(Dataset entries)
==> src/rtl/id_hazard_controller.sv <==
// id_hazard_controller: load-use interlock, memory freeze and flush control for the decode stage
module id_hazard_controller (
  input  logic        clk,
  input  logic        rst_n,
  input  logic        id_valid,
  input  logic [4:0]  id_rf1,
  input  logic [4:0]  id_rf2,
  input  logic        id_rf1_used,
  input  logic        id_rf2_used,
  input  logic [4:0]  id_rd,
  input  logic        id_regwrite,
  input  logic        id_memread,
  input  logic        flush,
  input  logic        mem_busy,
  output logic        stall_if,
  output logic        bubble_ex,
  output logic        issue,
  output logic [1:0]  state,
  output logic [31:0] pending_mask,
  output logic [15:0] stall_cnt
);
  typedef enum logic [1:0] {RUN = 2'b00, LU_STALL = 2'b01, MEM_WAIT = 2'b10} state_t;
  state_t st;
  logic       ex_v, ex_w, ex_ld, mem_v, mem_w, mem_ld, wb_v, wb_w, wb_ld;
  logic [4:0] ex_rd, mem_rd, wb_rd;
  logic       hazard;
  // A load in EX whose result decode needs cannot be forwarded in time; XZR never conflicts
  always_comb begin
    hazard = id_valid & ex_v & ex_ld & ex_w & (ex_rd != 5'd31) &
             ((id_rf1_used & (id_rf1 == ex_rd)) | (id_rf2_used & (id_rf2 == ex_rd)));
    stall_if  = mem_busy | hazard;
    bubble_ex = hazard & ~mem_busy & ~flush;
    issue     = id_valid & ~stall_if & ~flush;
    state     = st;
  end
  // Registers with in-flight writes; bit 31 is XZR and is never pending
  always_comb begin
    pending_mask = ((ex_v & ex_w) ? (32'd1 << ex_rd) : 32'd0) |
                   ((mem_v & mem_w) ? (32'd1 << mem_rd) : 32'd0) |
                   ((wb_v & wb_w) ? (32'd1 << wb_rd) : 32'd0);
    pending_mask[31] = 1'b0;
  end
  // In-flight slots shift every cycle unless memory freezes the whole pipeline
  always_ff @(posedge clk or negedge rst_n) begin
    if (!rst_n) begin
      {ex_v, ex_w, ex_ld, mem_v, mem_w, mem_ld, wb_v, wb_w, wb_ld} <= '0;
      {ex_rd, mem_rd, wb_rd} <= {3{5'd31}};
    end else if (!mem_busy) begin
      {wb_v, wb_rd, wb_w, wb_ld} <= {mem_v, mem_rd, mem_w, mem_ld};
      {mem_v, mem_rd, mem_w, mem_ld} <= {ex_v & ~flush, ex_rd, ex_w, ex_ld};
      if (issue) {ex_v, ex_rd, ex_w, ex_ld} <= {1'b1, id_rd, id_regwrite, id_memread};
      else ex_v <= 1'b0;
    end
  end
  // Controller state: one-cycle load-use stall, or wait while memory is busy
  always_ff @(posedge clk or negedge rst_n) begin
    if (!rst_n) st <= RUN;
    else case (st)
      RUN:      st <= mem_busy ? MEM_WAIT : (hazard & ~flush) ? LU_STALL : RUN;
      LU_STALL: st <= mem_busy ? MEM_WAIT : RUN;
      MEM_WAIT: st <= mem_busy ? MEM_WAIT : RUN;
      default:  st <= RUN;
    endcase
  end
  // Saturating count of cycles in which fetch was held
  always_ff @(posedge clk or negedge rst_n) begin
    if (!rst_n) stall_cnt <= '0;
    else if (stall_if && stall_cnt != 16'hFFFF) stall_cnt <= stall_cnt + 16'd1;
  end
endmodule

==> config.mk <==
export PLATFORM = sky130hd
export DESIGN_NAME = id_hazard_controller
export DESIGN_NICKNAME = d
export VERILOG_FILES = /design/src/rtl/id_hazard_controller.sv
export SDC_FILE = /design/constraint.sdc
export NUM_CORES = 1
export LEC_CHECK = 0
export CAP_MARGIN = 5
export CORE_UTILIZATION = 30
export CTS_BUF_LIST = sky130_fd_sc_hd__clkbuf_8
export DETAILED_ROUTE_END_ITERATION = 6
export PLACE_DENSITY = 0.61
export SLEW_MARGIN = 0
export SYNTH_ARGS = -nofsm -noshare
export SYNTH_HDL_FRONTEND = slang
export SYNTH_SLANG_ARGS = --single-unit
export TNS_END_PERCENT = 5
==> constraint.sdc <==
create_clock -name clk -period 2.2 [get_ports clk]
set_clock_uncertainty 0.05 [all_clocks]
set_input_delay 0.44 -clock clk [delete_from_list [all_inputs] [get_ports clk]]
set_output_delay 0.44 -clock clk [all_outputs]
set_load 0.1 [all_outputs]
### Word level (Yosys, flattened, before mapping)

Index checks and enable logic that the tools add are counted.

| word-level totals | value |
|---|---|
| bits in registers | 40 |
| bits of input ports | 24 |
| output and inout port bits | 53 |
| word-level logic and storage cells | 57 |

| cells by class | value |
|---|---|
| add/sub/neg operators | 1 |
| equality and inequality tests | 6 |
| shift-type cells | 3 |
| muxes and demuxes | 8 |
| bitwise gates (word level) | 23 |
| reduce and logical (&&, ||, !) cells | 4 |

Operator list:

| cell | number |
|---|---|
| $mux 31 | 3 |
| $shl 1x5->31 const A | 3 |
| $or 31x31->31 | 2 |
| $add 16x1->16 const B | 1 |
| $and 1x1->1 | 16 |
| $ne 16x16->1 const B | 1 |
| $eq 5x5->1 | 2 |
| $ne 5x5->1 const B | 1 |
| $mux 2 | 2 |
| $pmux 2 s2 | 1 |
| $not 1->1 | 3 |
| $eq 2x1->1 const B | 1 |
| $eq 2x2->1 const B | 1 |
| $logic_not 2->1 | 1 |
| $mux 1 | 2 |
| $or 1x1->1 | 2 |
| $reduce_and 2->1 | 1 |
| $reduce_or 2->1 | 1 |
| $logic_and 1x1->1 | 1 |

### Logic depth before layout (Yosys ltp)

Gate-level depths: netlist (run 1).

| logic depth | value |
|---|---|
| word-level depth | 10 |
| depth in mapped cells | 9 |

### Worst setup path before layout (run 1)

Ideal clock, no wire load.

| timing path | value |
|---|---|
| path type | reg-to-output |
| from | reg wb_rd[4] |
| to | out pending_mask[18] |
| arrival | 3.371 ns |
| data required time | 1.710 ns |
| slack | -1.661 ns |
| stages on the path, launching flop included | 4 |
| path buffers | 0 |
| cell sequence | dfstp_2 nor3b_1 nand2_1 o31ai_1 |

| on the way | value |
|---|---|
| word-level cells in the longest chain between the ends | 3 |

Ends and longest elaborated chain:

| item | RTL line | text |
|---|---|---|
| start: declaration | 25 | `logic [4:0] ex_rd, mem_rd, wb_rd;` |
| start signal: assignment | 47 | `{ex_rd, mem_rd, wb_rd} <= {3{5'd31}};` |
| start signal: assignment | 49 | `{wb_v, wb_rd, wb_w, wb_ld} <= {mem_v, mem_rd, mem_w, mem_ld};` |
| $shl 1x5->31 | 40 | `((wb_v & wb_w) ? (32'd1 << wb_rd) : 32'd0);` |
| $mux 31 | 40 |  |
| $or 31x31->31 | 39 | `((mem_v & mem_w) ? (32'd1 << mem_rd) : 32'd0) \|` |
| end: declaration | 19 | `output logic [31:0] pending_mask,` |

Every way passes these cells.

### Final worst setup path (run 1)

| timing path | value |
|---|---|
| from | reg ex_rd[2] |
| to | out bubble_ex |

| on the way | value |
|---|---|
| word-level cells in the longest chain between the ends | 6 |
| elaborated cells on any way between the ends | 10 |
| classes of those cells | 3 x eq/ne; 7 x bitwise |

Ends and longest elaborated chain:

| item | RTL line | text |
|---|---|---|
| start: declaration | 25 |  |
| start signal: assignment | 47 |  |
| start signal: assignment | 51 | `if (issue) {ex_v, ex_rd, ex_w, ex_ld} <= {1'b1, id_rd, id_regwrite, id_memread};` |
| $eq 5x5->1 | 30 | `((id_rf1_used & (id_rf1 == ex_rd)) \| (id_rf2_used & (id_rf2 == ex_rd)));` |
| $and 1x1->1 | 30 |  |
| $or 1x1->1 | 30 |  |
| $and 1x1->1 (*) | 29 | `hazard = id_valid & ex_v & ex_ld & ex_w & (ex_rd != 5'd31) &` |
| $and 1x1->1 (*) (2 in a row) | 32 | `bubble_ex = hazard & ~mem_busy & ~flush;` |
| end: declaration | 16 | `output logic bubble_ex,` |

Mark *: on every way between the ends. The rest lies on a longest branch, timed or not.

==> run summary, run 1 <==
The estimated wirelength of the detail-placed design came out at 6.63 mm. The final count of hold timing violations came out at 0. The kind of capture point of the worst setup path is a primary output.

For this design, the slowest cell found on the critical path is dfstp_2. Measured along the x axis, the die boundary spans 98.4 um. Compared with the post-synthesis result, the final layout area differs by 66.8%. The min-delay analysis places its worst path in the category input port to async pin. The count of pins on the block boundary is 77.

The wire length on met1 is 3.70 mm. The initial cell density of the core came out at 31.5%. Across all register-to-register paths, the minimum setup slack is 0.03 ns. Of the total synthesized cell area, the portion taken by XOR and XNOR cells is 7.49%. The share of layout cells above drive strength 1 is 52.3%. The source-to-sink clock delay at the later pin of the worst-skew pair is 0.30 ns. The total number of vias is 2,721. The DRC violations left came out at 6. In this run the critical register-to-register path is launched from ex_rd[2]. At the worst endpoint, the required time is 1.71 ns. Of the total synthesized cell area, the portion taken by full adders, half adders and majority gates is 1.35%. The register cell area after layout came out at 0.00102 sq mm. The maximum number of pins on one net before global-route repair came out at 34. The post-route worst setup slack is -0.270 ns. The count of distinct cell types in the synthesized netlist came out at 53.

The number of buffers inserted by hold repair at cts is 0. In the post-synthesis netlist, the biggest area contributors are dfrtp_1 (22%), dfstp_2 (14%), nand2_1 (6.2%). The port buffer count is 75. After synthesis the netlist holds a flip-flop and latch count of 40. The total number of cells along the worst setup path came out at 7. Counting every sink on the clock net gives 40. For the worst flop-to-flop path, the logic depth is 9. Averaged over all synthesized cells, the footprint is 9.43 sq um.

The global-route total usage across every layer came out at 18.1%. The final reports fail on design-rule violations, negative setup slack. In this run, the number of DRC markers left after iteration 0 of detailed routing was 104. The number of buffers between clock root and the deepest sink is 2. The uppermost metal layer occupied by signal nets is met4. The flow ran to the end, but the final reports show violations. The relative max-transition margin came out at 53.0%. The highest attainable clock frequency came out at 405 MHz. The share of the cycle needed by the critical path after routing is 112%. The power density over the cells came out at 792 mW/mm^2. The fill cell instance count of the final layout came out at 808. The worst-margin pin slew is 0.704 ns.

The arrival time at the worst endpoint is 1.98 ns. The number of diodes added for antenna fixing is 0. The post-layout total power came out at 3680 uW. The mux contribution to synthesized area came out at 9.96%. The time the final worst path needs with I/O delays and setup is 2.47 ns. Final hold analysis gives a worst-case slack of 0.139 ns. After detailed routing, the met2 layer carries 4.27 mm of wire. The main combinational cell family by area after synthesis is simple AND/OR/NAND/NOR gates. The number of instances in the synthesized netlist is 296.

The number of max-slew violations in the final report came to 0. The number of placement rows is 34. In the layout the commonest cells are buf_4 (65), nand2_1 (39), buf_12 (34). The critical path buffer and inverter count is 2. The full die area came out at 0.00969 sq mm. The signal on the critical path passes through xnor2_2 -> nand4_1 -> o22ai_2 -> nand2_1 -> nor3_2 -> buf_4 -> buf_12. Of the synthesized area, sequential elements account for 36.5%.

The multi-input combinational cell area came out at 0.00191 sq mm. The cell area that synthesis handed to floorplanning was 0.00279 sq mm. The die boundary height came out at 98.4 um. The delay contributed by the slowest stage of the critical path came out at 0.62 ns. The net count after synthesis is 323. The worst voltage drop across the vdd grid is 1070 uV. Cells fill 52.6% of the core in the end. The wire length per cell after detailed routing came out at 16.5 um. The number of clock buffers inserted by TritonCTS is 5. The maximum net fanout on the critical path is 5. The kind of cell with the highest combined delay along the critical path is flip-flops. Setup repair after global routing could not meet its margin everywhere.

The floorplan step defined a core boundary enclosing 0.00885 sq mm. The flip-flop cell with the highest count after synthesis is dfrtp_1. STA classifies the critical path startpoint as a flip-flop. The simple-gate area share of the yosys netlist is 25.2%.

The CTS clock-pin slew for the worst setup and hold paths is 0.09 ns. The length of routed met3 wiring is 533 um. The total number of nets in the final design came out at 439. Routability-driven placement finished with a final weighted congestion of 0.881. The routed wire length is 8.60 mm. In this run the number of H-tree levels came out at 2. The initial antenna violation count came out at 0.

The number of enable flip-flop cells after synthesis came out at 0. For this run the aggregate overflow at the end of global routing stands at 0. The area share of the largest cell type after synthesis is 22.4%.

The via count of the first global-routing pass came out at 2,744. In this run the critical register-to-register path is captured at stall_cnt[6]. Of all cell types, the one taking the most synthesized area is dfrtp_1. The first global-routing pass estimated 14.0 mm of wire. The analysis attributes to cell leakage a power of 0.00191 uW.

The worst setup path category is flip-flop to primary output. The library cell used most frequently in the layout, excluding fill and tap cells, is buf_4. The count of yosys warnings during synthesis is 0. The number of vias per cell after detailed routing came out at 5.22. The total setup violations reported at the end of the flow is 34. The detail route stage leaves a number of antenna-violating nets equal to 0.

Max-cap violations in this run came to 0. The async set-or-reset flop fraction in the synthesized netlist is 100%. The pre-antenna-repair detailed-routing pass consisted of 7 iterations. The synthesized netlist devotes 14.2% of its cell area to compound gates. The master cell of the clock root buffer is clkbuf_8. The CTS tree is done.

WHAT THIS TASK INVOLVES: One stretch of the lines above is wanted, from the line that contains "else ex_v <= 1'b0;" through the line that contains "fetch was held". Output it exactly.

EXPECTED ANSWER:
      else ex_v <= 1'b0;
    end
  end
  // Controller state: one-cycle load-use stall, or wait while memory is busy
  always_ff @(posedge clk or negedge rst_n) begin
    if (!rst_n) st <= RUN;
    else case (st)
      RUN:      st <= mem_busy ? MEM_WAIT : (hazard & ~flush) ? LU_STALL : RUN;
      LU_STALL: st <= mem_busy ? MEM_WAIT : RUN;
      MEM_WAIT: st <= mem_busy ? MEM_WAIT : RUN;
      default:  st <= RUN;
    endcase
  end
  // Saturating count of cycles in which fetch was held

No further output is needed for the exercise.